The meeting follows AG Ferguson’s June 23 task force announcement and is purposed to address the growing ORC problem in Washington State. Participating in the meeting will be representatives of law enforcement, prosecutors, retailers, loss prevention officers, and members of the AG’s staff. Washington Retail Association President/CEO Renée Sunde, Senior VP of Policy and Government Affairs Mark Johnson, and Communications Director Robert Haase will be attending.
Combatting ORC is one of WR’s top issues. The task force is one of several strategies in a multi-pronged approach necessary to slow retail theft. WR’s multi-pronged approach includes:
- Passage of an online marketplace transparency bill – such as the INFORM Act – currently pending before Congress
- Coordination with the Washington State Organized Retail Crime Association to increase communication among national, state, and local law enforcement agencies and loss prevention officers
- Passing laws to support and fund law enforcement, enabling officers to do their jobs effectively by providing the tools to deter and apprehend criminals
- Telling the story of how retail theft impacts retail employees, customers, and retailers of all types and sizes
- Providing resources for small and mid-sized retailers on how to prepare, prevent, protect, and navigate post-crime –
WR has identified three primary goals we believe should be addressed through the work of the task force.

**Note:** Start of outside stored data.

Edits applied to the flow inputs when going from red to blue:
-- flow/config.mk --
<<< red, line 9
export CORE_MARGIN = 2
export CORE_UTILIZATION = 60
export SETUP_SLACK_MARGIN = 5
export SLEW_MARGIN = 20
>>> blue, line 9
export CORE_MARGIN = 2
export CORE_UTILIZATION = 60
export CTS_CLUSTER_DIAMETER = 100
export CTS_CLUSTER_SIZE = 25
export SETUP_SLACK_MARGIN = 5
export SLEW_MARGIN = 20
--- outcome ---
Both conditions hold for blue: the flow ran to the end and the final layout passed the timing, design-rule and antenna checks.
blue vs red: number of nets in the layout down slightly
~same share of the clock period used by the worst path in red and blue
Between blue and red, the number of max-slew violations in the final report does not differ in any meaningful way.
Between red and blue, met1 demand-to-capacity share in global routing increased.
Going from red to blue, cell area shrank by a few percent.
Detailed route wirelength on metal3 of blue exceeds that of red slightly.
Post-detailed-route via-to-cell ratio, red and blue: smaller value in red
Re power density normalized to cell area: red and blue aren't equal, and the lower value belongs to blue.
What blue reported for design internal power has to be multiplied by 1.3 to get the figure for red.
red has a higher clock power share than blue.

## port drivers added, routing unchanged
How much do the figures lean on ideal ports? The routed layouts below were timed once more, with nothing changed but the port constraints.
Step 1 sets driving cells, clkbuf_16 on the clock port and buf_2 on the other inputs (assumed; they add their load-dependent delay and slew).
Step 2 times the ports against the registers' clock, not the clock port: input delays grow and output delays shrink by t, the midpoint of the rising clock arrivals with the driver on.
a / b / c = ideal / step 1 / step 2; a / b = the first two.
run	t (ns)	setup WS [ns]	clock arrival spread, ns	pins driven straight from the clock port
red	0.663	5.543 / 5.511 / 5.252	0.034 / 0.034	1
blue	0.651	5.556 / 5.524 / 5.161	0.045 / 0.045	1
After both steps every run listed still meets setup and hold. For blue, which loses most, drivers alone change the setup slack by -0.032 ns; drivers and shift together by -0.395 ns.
Background: an optimization exercise with open tools, aiming at small area, a short achievable clock period and few clock cycles. Do not read the settings as production practice.
No run shown here included a check of the RTL's function; only the layout flow was run.
Power is estimated from default activity; no workload was simulated. The clock port is modelled as an ideal driver; clocking choices that lean on that would not hold on a real chip.

`flow/run.sh`:
```
#!/bin/bash
# synth_recipe.tcl (not shown) runs the flow's synth.tcl, then flattens the netlist and writes it again
# the make line also repeats each setting of config.mk as NAME=value (left out here)
make -C /OpenROAD-flow-scripts/flow DESIGN_CONFIG=/design/flow/config.mk WORK_HOME=/design/flow/orfs CLKGATE_MAP_FILE= SYNTH_SCRIPT=/design/flow/synth_recipe.tcl finish
```
`flow/config.mk`:
```
export PLATFORM = sky130hd
export DESIGN_NAME = egress_stamper
export DESIGN_NICKNAME = egress_stamper
export VERILOG_FILES = /design/flow/design.v
export SDC_FILE = /design/flow/constraint.sdc
export NUM_CORES = 4
export LEC_CHECK = 0
export ABC_CLOCK_PERIOD_IN_PS = 1800
export CAP_MARGIN = 20
export CORE_MARGIN = 2
export CORE_UTILIZATION = 55
export CTS_BUF_LIST = sky130_fd_sc_hd__clkbuf_4 sky130_fd_sc_hd__clkbuf_8 sky130_fd_sc_hd__clkbuf_16
export CTS_CLUSTER_DIAMETER = 100
export CTS_CLUSTER_SIZE = 30
export SETUP_SLACK_MARGIN = 2.0
export SLEW_MARGIN = 20
```
`flow/constraint.sdc`:
```
create_clock -name core_clock -period 4.0 [get_ports {clk}]
set_input_delay 0.8000 -clock core_clock [delete_from_list [all_inputs] [get_ports {clk}]]
set_output_delay 0.8000 -clock core_clock [all_outputs]
set_load 0.01 [all_outputs]
```
`flow/design.v`:
```
package egress_stamper_pkg;
    localparam int PACKET_XFER_LEN = 32;
    localparam int LEN_MSB  = 31;
    localparam int LEN_LSB  = 24;
    localparam int DEST_MSB = 15;
    localparam int DEST_LSB = 8;
    localparam int SRC_MSB  = 15;
    localparam int SRC_LSB  = 8;
    localparam int MIN_PKT_BYTES = 24;
    localparam int END_TIME_IDX  = 5;
    localparam int RING_SLOTS = 63;
    function automatic logic len_legal(input logic [7:0] len);
        len_legal = (len[1:0] == 2'b00) && (len[7:2] >= 6'd6);
    endfunction
endpackage
module pkt_ring #(
    parameter int DATA_W = 32,
    parameter int SLOTS  = 63
) (
    input  logic              clk,
    input  logic              we0,      
    input  logic              we1,      
    input  logic [DATA_W-1:0] wdata,
    output logic [DATA_W-1:0] rdata0,   
    output logic [DATA_W-1:0] rdata1    
);
    logic [DATA_W-1:0] stage [SLOTS];
    always_ff @(posedge clk) begin
        stage[0] <= we0 ? wdata : stage[SLOTS-1];
        stage[1] <= we1 ? wdata : stage[0];
        for (int i = 2; i < SLOTS; i++) begin
            stage[i] <= stage[i-1];
        end
    end
    assign rdata0 = stage[SLOTS-2];
    assign rdata1 = stage[SLOTS-1];
endmodule
module egress_stamper #(
    parameter int PACKET_XFER_LEN = egress_stamper_pkg::PACKET_XFER_LEN,
    parameter int MAX_WORDS       = 64
) (
    input  logic                       clk,
    input  logic                       reset,
    input  logic                       in_valid,
    input  logic                       in_sop,
    input  logic [PACKET_XFER_LEN-1:0] in_data,
    output logic                       in_ready,
    input  logic [31:0]                counter,
    input  logic                       egress_full,
    output logic                       out_write_en,
    output logic [PACKET_XFER_LEN-1:0] out_data,
    output logic                       busy,
    output logic                       drop_pulse,
    output logic [15:0]                drop_count
);
    localparam int L = egress_stamper_pkg::RING_SLOTS;
    function automatic logic [5:0] inc_slot(input logic [5:0] s);
        inc_slot = (s == 6'(L - 1)) ? 6'd0 : s + 6'd1;
    endfunction
    logic [5:0] ph, rs, rs2;       
    logic       collecting;        
    logic [5:0] cs;                
    logic [5:0] wrem;              
    logic       lastq;             
    logic [5:0] tail;              
    logic [5:0] nh;                
    logic       hdr_at;            
    logic [9:0] npkt;              
    logic [5:0] bcnt;              
    logic       bl_nz;             
    logic [2:0] bidx;              
    logic       tapsel, ctrsel;    
    logic       ef_q;              
    logic       dvalid;
    logic       mode;
    logic       hold;              
    logic [PACKET_XFER_LEN-1:0] tap0, tap1, tap;
    logic bl_gt1, bl_one, bidx4, w2, npk_nz;
    logic rs_eq_tail, rs_eq_nh, rs_eq_cs, rs2_eq_nh, rs2_eq_cs, skip;
    assign bl_gt1        = (bcnt[5:2] != 4'd0) || (bcnt[1:0] == 2'd3);
    assign bl_one        = bl_nz && !bl_gt1;
    assign bidx4         = (bidx == 3'(egress_stamper_pkg::END_TIME_IDX - 1));
    assign w2            = (wrem == 6'd3);
    assign npk_nz        = npkt[0];
    assign rs_eq_tail    = (rs == tail);
    assign rs_eq_nh      = (rs == nh);
    assign rs_eq_cs      = (rs == cs);
    assign rs2_eq_nh     = (rs2 == nh);
    assign rs2_eq_cs     = (rs2 == cs);
    assign skip          = dvalid && !bl_nz && !npk_nz;
    logic acc, sop_legal, sop_acc, dat_acc, cnow, start, egress_ok;
    logic hdr_new, abort_legal, abort_bad, direct_hdr, keep_dead;
    assign acc         = in_valid && in_ready;
    assign sop_legal   = egress_stamper_pkg::len_legal(in_data[31:24]);
    assign sop_acc     = acc && in_sop;
    assign dat_acc     = acc && !in_sop && collecting;
    assign cnow        = dat_acc && lastq;
    assign hdr_new     = sop_acc && sop_legal;
    assign abort_legal = hdr_new && collecting;
    assign abort_bad   = sop_acc && !sop_legal && collecting;
    assign egress_ok   = !egress_full || !ef_q;
    assign start       = hdr_at && !bl_nz && egress_ok && (npk_nz || cnow);
    assign hold        = !mode && hdr_at && !bl_nz && !egress_ok && (npk_nz || cnow);
    assign tap         = mode ? tap1 : tap0;
    assign direct_hdr  = hdr_new && (collecting ? (!npk_nz && !bl_nz) : !busy);
    assign keep_dead   = abort_legal && !direct_hdr;
    logic       collecting_n, dvalid_n, bl_nz_n, busy_n, in_ready_n, we_n;
    logic [9:0] npkt_n;
    logic       we0, we1;          
    logic       tail_is_rs_n, nh_is_rs_n, hdr_at_n, lastq_n;
    logic [5:0] tail_n, nh_n;
    assign nh_n = direct_hdr ? ph : skip ? cs : bl_one ? rs2 : nh;
    assign dvalid_n = !direct_hdr && !skip && (dvalid || abort_legal);
    assign tail_n = (hdr_new || dat_acc) ? rs : abort_bad ? cs : tail;
    assign collecting_n = hdr_new || (collecting && !abort_bad && !cnow);
    assign lastq_n = !sop_acc && (dat_acc ? w2 : lastq);
    assign bl_nz_n   = start || bl_gt1;
    assign npkt_n = start ? (cnow ? npkt : {1'b0, npkt[9:1]}) :
                            (cnow ? {npkt[8:0], 1'b1} : npkt);
    assign busy_n = bl_gt1 || npk_nz || (collecting ? !abort_bad : hdr_new);
    assign tail_is_rs_n = hdr_new || dat_acc || rs_eq_tail;
    assign nh_is_rs_n   = direct_hdr ? 1'b0 : skip ? rs_eq_cs : (!bl_one && rs_eq_nh);
    assign we_n       = !busy_n || (!hold && tail_is_rs_n && (bl_nz_n || !nh_is_rs_n));
    assign in_ready_n = !busy_n ||
                        (!hold && !(sop_acc && collecting) && !(dvalid && !skip) &&
                         tail_is_rs_n && (bl_nz_n || !nh_is_rs_n));
    assign hdr_at_n = hold || (!direct_hdr && (skip ? rs2_eq_cs : (bl_one || rs2_eq_nh)));
    logic drop_any, drop_two, dc_sat, dc_sat_n;
    logic [15:0] dc_m1, dc_m2;
    assign drop_any = sop_acc && (collecting || !sop_legal);
    assign drop_two = sop_acc && collecting && !sop_legal;
    always_comb begin
        dc_m1[0] = 1'b1;
        dc_m2[0] = 1'b0;
        dc_m2[1] = 1'b1;
        for (int i = 1; i < 16; i++) dc_m1[i] = dc_m1[i-1] && drop_count[i-1];
        for (int i = 2; i < 16; i++) dc_m2[i] = dc_m2[i-1] && drop_count[i-1];
    end
    assign dc_sat_n = dc_sat ||
                      (drop_any && (drop_count == 16'hFFFD)) ||
                      (drop_two && (drop_count == 16'hFFFC));
    pkt_ring #(
        .DATA_W(PACKET_XFER_LEN),
        .SLOTS (L)
    ) u_ring (
        .clk  (clk),
        .we0   (we0),
        .we1   (we1),
        .wdata (in_data),
        .rdata0(tap0),
        .rdata1(tap1)
    );
    always_ff @(posedge clk) begin
        ef_q <= egress_full;
        if (reset) begin
            ph           <= 6'd0;
            rs           <= 6'd1;
            rs2          <= 6'd2;
            collecting   <= 1'b0;
            lastq        <= 1'b0;
            npkt         <= '0;
            bcnt         <= 6'd0;
            bl_nz        <= 1'b0;
            tapsel       <= 1'b0;
            ctrsel       <= 1'b0;
            hdr_at       <= 1'b0;
            dvalid       <= 1'b0;
            drop_pulse   <= 1'b0;
            drop_count   <= 16'd0;
            dc_sat       <= 1'b0;
            out_write_en <= 1'b0;
            out_data     <= '0;
            busy         <= 1'b0;
            in_ready     <= 1'b1;
            we0          <= 1'b1;
            we1          <= 1'b0;
            mode         <= 1'b0;
        end else begin
            if (!hold) begin
                ph  <= rs;
                rs  <= rs2;
                rs2 <= inc_slot(rs2);
            end
            if (hold) mode <= 1'b1;
            drop_pulse <= drop_any;
            dc_sat     <= dc_sat_n;
            if (drop_any) begin
                drop_count <= dc_sat ? 16'hFFFF : (drop_count ^ (drop_two ? dc_m2 : dc_m1));
            end
            out_write_en <= start;
            out_data     <= (tap0 & {PACKET_XFER_LEN{(start || tapsel) && !mode}}) |
                            (tap1 & {PACKET_XFER_LEN{(start || tapsel) && mode}}) |
                            (PACKET_XFER_LEN'(counter) & {PACKET_XFER_LEN{ctrsel}});
            tapsel <= start || (bl_gt1 && !bidx4);
            ctrsel <= bl_gt1 && bidx4;
            if (start) begin
                bcnt <= tap[31:26];
                bidx <= 3'd1;
            end else if (bl_nz) begin
                bcnt <= bcnt - 6'd1;
                if (bidx != 3'd7) bidx <= bidx + 3'd1;
            end
            bl_nz   <= bl_nz_n;
            npkt    <= npkt_n;
            nh         <= nh_n;
            hdr_at     <= hdr_at_n;
            dvalid     <= dvalid_n;
            tail       <= tail_n;
            collecting <= collecting_n;
            lastq      <= lastq_n;
            busy       <= busy_n;
            in_ready   <= in_ready_n;
            we0        <= we_n && !(mode || hold);
            we1        <= we_n && (mode || hold);
        end
        if (hdr_new) begin
            cs   <= ph;
            wrem <= in_data[31:26];
        end else if (dat_acc) begin
            wrem <= wrem - 6'd1;
        end
    end
endmodule
```
==> flow_metrics.tcl, run 1 <==
set metrics [dict create \
    wl_per_cell_um 15.2 \
    placed_area_um2 49900 \
    die_x_um 297 \
    placementRows 107 \
    drtIter0Drc 850 \
    final-setup-viol-count 0 \
    die_area_um2 88200 \
    slew_headroom_pct 27.6 \
    worstSkewPairLatency_ps 670 \
    synth_area_per_cell_um2 17.2 \
    core_area_um2 85100 \
    slowest_stage "a2111o_1" \
    drive_gt1_share_pct 12.7 \
    clkTransAtPathRegs_ps 110 \
    pre_cts_ws_ps 751 \
    io_buffers 120 \
    p_leak_nw 21.1 \
    synth_commonest_cells "dfxtp_1, mux2_2, nand2_1, nor2_1, nand3_1" \
    required_ps 4570 \
    drv_slew 0 \
    overflow 0 \
    syn-num-nets 2820 \
    wl_um 62000 \
    worst_slack_ps 2030 \
    drc 0 \
    synth_top_area_cell "dfxtp_1" \
    postCtsHoldBufs 0 \
    startpoint_type "primary input" \
    cts_buffer_depth 3 \
    yosysMostFrequentCell "dfxtp_1" \
    synth_warnings 3 \
    via_per_inst 4.46 \
    dp_hpwl_um 34300 \
    die_h_um 297 \
    rsz0062_at_grt "true" \
    timing.setup.tns_ps 0 \
    grt_max_degree 63 \
    synth_seq_cells 2141 \
    grt_pass1_wl_um 101000 \
    status "finished clean" \
    synth_edf_count 27 \
    async_flop_share_pct 0 \
    max_freq_ghz 0.507 \
    power.total_mw 36.3 \
    post-route-period-util_pct 49.3 \
    vias 18200 \
    syn-cell-area_um2 47200 \
    vdd_drop_max_v 0.000470 \
    pin_count 121 \
    final_hold_viol_count 0 \
    critPathArrivalTime_ps 2540 \
    cts_sinks 2141 \
    ys.flop_type "dfxtp_1" \
    crit_path_max_incr_delay_ps 540 \
    critPathKind "primary input to register" \
    grt_pass1_vias 18500 \
    initial_core_util_pct 55.4 \
    hold_class "register to register" \
    drt_pass1_iterations 5 \
    finish.utilization_pct 61.6 \
    antenna_found_initial 3 \
    track_usage_pct 14.2 \
    ys_seq_area_share_pct 91.4 \
    diodes 0 \
    synth_top_cells_by_area "dfxtp_1, mux2_2, edfxtp_1" \
    worstPathCellList "buf_4 -> a2111o_1 -> a21oi_4 -> buf_6 -> inv_4 -> a211oi_4 -> a311oi_2 -> a311oi_1" \
    syn_inst 2740 \
    cts-htree-levels 3 \
    tightest_slew_ps 1090 \
    cts_buffers 81 \
    cp-end-kind "register" \
    finClkSkew_ps 43.6 \
    cap_viol_max_count 0 \
    gp_congestion 0.747 \
    synth.top_cell.area_share_pct 89.7 \
    num-nets-final 3012 \
    yosysUniqueCellTypes 64 \
    area_delta_synth_final_pct 11.2 \
    critPathMaxFanout 5 \
    cts-root-buf "clkbuf_16" \
    ant_nets 0 \
    p_per_area_nw_per_um2 692 \
    tritoncts "done" \
    fin_crit_ps 1970 \
    final_area_um2 52500 \
]
layer usage:
metal / wire [um] / GRT usage [%] / up-vias
met5: 12 / 0 / -
met4: 1910 / 4.89 / 2
met3: 2480 / 2.88 / 127
met2: 24900 / 20.2 / 272
met1: 32700 / 21.6 / 8709
li1: - / - / 9131
power breakdown:
group | switching, mW | leakage, nW | internal (mW)
clock | 5.77 | 1.09 | 3.85
combinational | 0.455 | 2.07 | 0.531
sequential | 0.920 | 17.9 | 24.8
cell type report:
class	count	area [um2]
inverters	16	62.6
fillers	6302	32700
flip-flops and latches	2141	43200
clock inverters	6	104
repair buffers	167	1490
multi-input cells	525	4070
clock buffers	88	2110
well taps	1144	1430
per-stage QoR:
stage | cells | hold WS (ps)
4_1_cts | 4085 | 305
3_5_place_dp | 3954 | 312
5_1_grt | 4087 | 323
3_3_place_gp | 3954 | 310
6_report | 4087 | 310
2_1_floorplan | 2740 | 310
flip-flops by register name (all words and copies together), names as in the netlist, 10 cells and up:
register and flops:
npkt 10, drop_count 16, u_ring.stage 2016, out_data 32
worst max-delay path: cells and delay by family:
| kind | cells | cell delay [ps] |
|---|---|---|
| buffers and inverters | 3 | 320 |
| AO/OA/AOI/OAI | 5 | 1420 |
path summary, 6_finish.rpt:
kind                                     startpoint             endpoint  slack, ps  cells after the start
worst max-delay path                    in_data[27]       drop_count[10]       2030                      8
worst min-delay path            u_ring.stage[35][9]  u_ring.stage[36][9]        310                      0
worst max register to register              bcnt[0]                nh[4]       2070                      6
worst min register to register  u_ring.stage[35][9]  u_ring.stage[36][9]        310                      0
cells in the final DEF, fill, tap and decap left out, types with 10 or more instances in the layout:
cell,n
dfxtp_1,2074
clkbuf_16,83
mux2_2,71
clkdlybuf4s50_1,58
nand2_1,52
nor2_1,46
buf_4,41
a21oi_1,38
buf_2,34
nand3_1,32
a31oi_1,31
dfxtp_2,30
edfxtp_1,27
nand3b_1,26
xor2_1,24
xnor2_1,22
buf_6,19
mux2i_1,18
inv_1,14
nand3_2,14
ha_1,10
dfxtp_4,10
logic make-up after synthesis:
family / Yosys count / synth area share [%]
xor gates and xnor gates: 46 / 0.854
buffers and inverters: 74 / 0.652
AOI/OAI and AO/OA: 147 / 2.14
muxes: 94 / 2.19
and+or+nand+nor: 227 / 2.49
adders and majority gates: 11 / 0.292
DFF: 2141 / 91.4
what timing repair did:
item / CTS / global route
resized for setup: 314 / 26
cloned: 1 / 0
pin swaps: 16 / 13
buffers inserted: 36 / 2
setup endpoints to repair: 187 / 57
==> run 2: changes to the inputs <==
--- a/flow/design.v
+++ b/flow/design.v
@@ -66,3 +66,3 @@
     logic [5:0] nh;                
-    logic       hdr_at;            
+    logic       hdr_at0, hdr_at1;  
     logic [9:0] npkt;              
@@ -71,3 +71,4 @@
     logic [2:0] bidx;              
-    logic       tapsel, ctrsel;    
+    logic       tapsel0, tapsel1;  
+    logic       ctrsel;            
     logic       ef_q;              
@@ -101,4 +102,8 @@
     assign egress_ok   = !egress_full || !ef_q;
-    assign start       = hdr_at && !bl_nz && egress_ok && (npk_nz || cnow);
-    assign hold        = !mode && hdr_at && !bl_nz && !egress_ok && (npk_nz || cnow);
+    logic start0, start1, can_start;
+    assign can_start   = !bl_nz && (npk_nz || cnow);
+    assign start0      = hdr_at0 && can_start && egress_ok;
+    assign start1      = hdr_at1 && can_start && egress_ok;
+    assign start       = start0 || start1;
+    assign hold        = hdr_at0 && can_start && !egress_ok;
     assign tap         = mode ? tap1 : tap0;
@@ -106,3 +111,3 @@
     assign keep_dead   = abort_legal && !direct_hdr;
-    logic       collecting_n, dvalid_n, bl_nz_n, busy_n, in_ready_n, we_n;
+    logic       collecting_n, dvalid_n, bl_nz_n, busy_n, in_ready_n, we_n, mode_n;
     logic [9:0] npkt_n;
@@ -120,2 +125,3 @@
     assign busy_n = bl_gt1 || npk_nz || (collecting ? !abort_bad : hdr_new);
+    assign mode_n = hold || (mode && busy_n);
     assign tail_is_rs_n = hdr_new || dat_acc || rs_eq_tail;
@@ -163,5 +169,7 @@
             bl_nz        <= 1'b0;
-            tapsel       <= 1'b0;
+            tapsel0      <= 1'b0;
+            tapsel1      <= 1'b0;
             ctrsel       <= 1'b0;
-            hdr_at       <= 1'b0;
+            hdr_at0      <= 1'b0;
+            hdr_at1      <= 1'b0;
             dvalid       <= 1'b0;
@@ -183,3 +191,3 @@
             end
-            if (hold) mode <= 1'b1;
+            mode <= mode_n;
             drop_pulse <= drop_any;
@@ -190,6 +198,7 @@
             out_write_en <= start;
-            out_data     <= (tap0 & {PACKET_XFER_LEN{(start || tapsel) && !mode}}) |
-                            (tap1 & {PACKET_XFER_LEN{(start || tapsel) && mode}}) |
+            out_data     <= (tap0 & {PACKET_XFER_LEN{start0 || tapsel0}}) |
+                            (tap1 & {PACKET_XFER_LEN{start1 || tapsel1}}) |
                             (PACKET_XFER_LEN'(counter) & {PACKET_XFER_LEN{ctrsel}});
-            tapsel <= start || (bl_gt1 && !bidx4);
+            tapsel0 <= start0 || (bl_gt1 && !bidx4 && !mode);
+            tapsel1 <= start1 || (bl_gt1 && !bidx4 && mode);
             ctrsel <= bl_gt1 && bidx4;
@@ -205,3 +214,4 @@
             nh         <= nh_n;
-            hdr_at     <= hdr_at_n;
+            hdr_at0    <= hdr_at_n && !mode_n;
+            hdr_at1    <= hdr_at_n && mode_n;
             dvalid     <= dvalid_n;
@@ -212,4 +222,4 @@
             in_ready   <= in_ready_n;
-            we0        <= we_n && !(mode || hold);
-            we1        <= we_n && (mode || hold);
+            we0        <= we_n && !mode_n;
+            we1        <= we_n && mode_n;
         end
==> run 2 against run 1 <==
Net effect:
- still clean on timing, DRC and antenna
- setup slack got worse by 240 ps
- sequential share of layout area increased by 0.22 points
- sequential power increased by 4%
- critical path depth increased by 3
- count of clock-buffer cells in the layout unchanged
- worst hold slack improved by 5.6 ps
- combinational power increased by 18%
- wire length increased by 2.3%
- critical path type unchanged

- COORDINATION between retailers, law enforcement, and prosecutors at all levels of government,
- ENFORCEMENT AND PROSECUTION of ORC theft groups,
- A DETERRENT to retail theft—making it known that Washington State will not tolerate these types of activities.
Washington State experienced over $2.7 billion in retail theft in 2021, the second-highest in the nation per capita, according to the Retail Industry Leaders Association These crimes have led to increased prices for consumers and a loss of almost $270 million in sales tax revenues.